Boeing (BOE, Washington National) has told industry partners that it will resume B787 deliveries in the second half of 2022, more than a year after they were put on hold, three sources told Reuters.
While one of the sources said a return during the third quarter was "likely", they also underlined that previous tentative timelines had been repeatedly postponed.
The manufacturer has not publicly disclosed any predicted timelines and refused to comment pending the end of the FAA recertification process.
The US regulator told Boeing to pause deliveries of the B787 Family after quality issues were uncovered in October 2020. And while the manufacturer secured approval to restart deliveries in March 2021, it subsequently paused them again in May 2021. Since then, Boeing has been in dialogue with the FAA but has not yet delivered a single new-build aircraft. The ch-aviation fleets module shows it has a backlog of 490 firm orders, split between thirty-eight B787-8s, one B787-8(BBJ), 328 B787-9s, and 123 B787-10s.
In February 2022, American Airlines outlined wide-ranging long-haul network cuts which it explicitly attributed to a lack of new B787s that were scheduled to deliver this year.
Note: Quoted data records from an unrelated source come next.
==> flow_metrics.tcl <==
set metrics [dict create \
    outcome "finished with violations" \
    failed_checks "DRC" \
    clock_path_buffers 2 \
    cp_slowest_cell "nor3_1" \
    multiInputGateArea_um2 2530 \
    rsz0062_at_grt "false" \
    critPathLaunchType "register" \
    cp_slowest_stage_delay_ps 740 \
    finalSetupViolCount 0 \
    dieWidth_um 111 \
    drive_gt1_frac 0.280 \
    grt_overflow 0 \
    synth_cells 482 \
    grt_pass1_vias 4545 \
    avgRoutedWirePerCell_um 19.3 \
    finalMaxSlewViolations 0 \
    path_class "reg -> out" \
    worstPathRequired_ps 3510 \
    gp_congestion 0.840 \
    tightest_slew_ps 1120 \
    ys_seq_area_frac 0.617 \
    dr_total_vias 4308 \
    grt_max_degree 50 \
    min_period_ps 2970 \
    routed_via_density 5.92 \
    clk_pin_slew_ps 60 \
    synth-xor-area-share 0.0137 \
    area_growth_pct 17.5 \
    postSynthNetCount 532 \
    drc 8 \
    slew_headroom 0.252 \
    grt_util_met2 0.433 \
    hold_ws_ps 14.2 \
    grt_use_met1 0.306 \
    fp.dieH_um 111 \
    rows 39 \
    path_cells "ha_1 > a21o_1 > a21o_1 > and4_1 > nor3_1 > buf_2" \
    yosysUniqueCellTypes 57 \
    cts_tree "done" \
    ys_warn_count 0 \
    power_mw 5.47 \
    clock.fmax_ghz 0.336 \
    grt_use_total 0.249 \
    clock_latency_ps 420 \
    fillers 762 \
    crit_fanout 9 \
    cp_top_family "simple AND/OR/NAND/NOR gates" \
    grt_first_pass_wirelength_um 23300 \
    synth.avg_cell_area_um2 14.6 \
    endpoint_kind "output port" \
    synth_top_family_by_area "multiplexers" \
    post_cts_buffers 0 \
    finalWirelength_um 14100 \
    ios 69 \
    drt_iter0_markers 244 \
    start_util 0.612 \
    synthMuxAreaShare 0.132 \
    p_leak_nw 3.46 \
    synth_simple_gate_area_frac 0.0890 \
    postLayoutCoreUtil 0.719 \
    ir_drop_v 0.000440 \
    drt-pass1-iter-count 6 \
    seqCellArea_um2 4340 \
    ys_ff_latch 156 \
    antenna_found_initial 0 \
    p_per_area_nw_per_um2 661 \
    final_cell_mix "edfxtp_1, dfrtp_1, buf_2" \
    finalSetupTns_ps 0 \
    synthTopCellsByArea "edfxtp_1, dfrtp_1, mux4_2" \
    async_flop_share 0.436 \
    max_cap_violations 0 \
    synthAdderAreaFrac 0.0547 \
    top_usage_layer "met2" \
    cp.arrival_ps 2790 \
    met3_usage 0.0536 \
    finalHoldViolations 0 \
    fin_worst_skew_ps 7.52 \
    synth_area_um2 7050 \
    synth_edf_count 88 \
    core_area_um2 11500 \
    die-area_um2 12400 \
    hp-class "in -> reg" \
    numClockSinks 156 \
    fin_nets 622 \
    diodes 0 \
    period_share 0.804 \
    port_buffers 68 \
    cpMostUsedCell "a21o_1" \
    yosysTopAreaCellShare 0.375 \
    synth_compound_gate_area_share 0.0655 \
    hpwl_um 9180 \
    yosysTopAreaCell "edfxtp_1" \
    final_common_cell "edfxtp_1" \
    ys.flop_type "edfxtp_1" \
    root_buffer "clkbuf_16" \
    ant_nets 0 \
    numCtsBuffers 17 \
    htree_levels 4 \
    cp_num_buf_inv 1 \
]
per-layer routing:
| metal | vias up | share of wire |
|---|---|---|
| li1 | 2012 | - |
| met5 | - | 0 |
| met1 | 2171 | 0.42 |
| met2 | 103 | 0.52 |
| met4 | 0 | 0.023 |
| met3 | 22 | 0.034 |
Reuters has separately reported that the first delivery of the manufacturer's other widebody type, the B777X, is likely to be delayed to early 2025, five years behind the original schedule. Boeing has also not commented on the change. The official schedule still foresees certification in late 2023, which would pave the way for the first B777-9 delivery in early 2024. Emirates recently warned that if first deliveries slip beyond 2024, the carrier could cancel its order for ninety-nine B777-9s and sixteen B777-8s.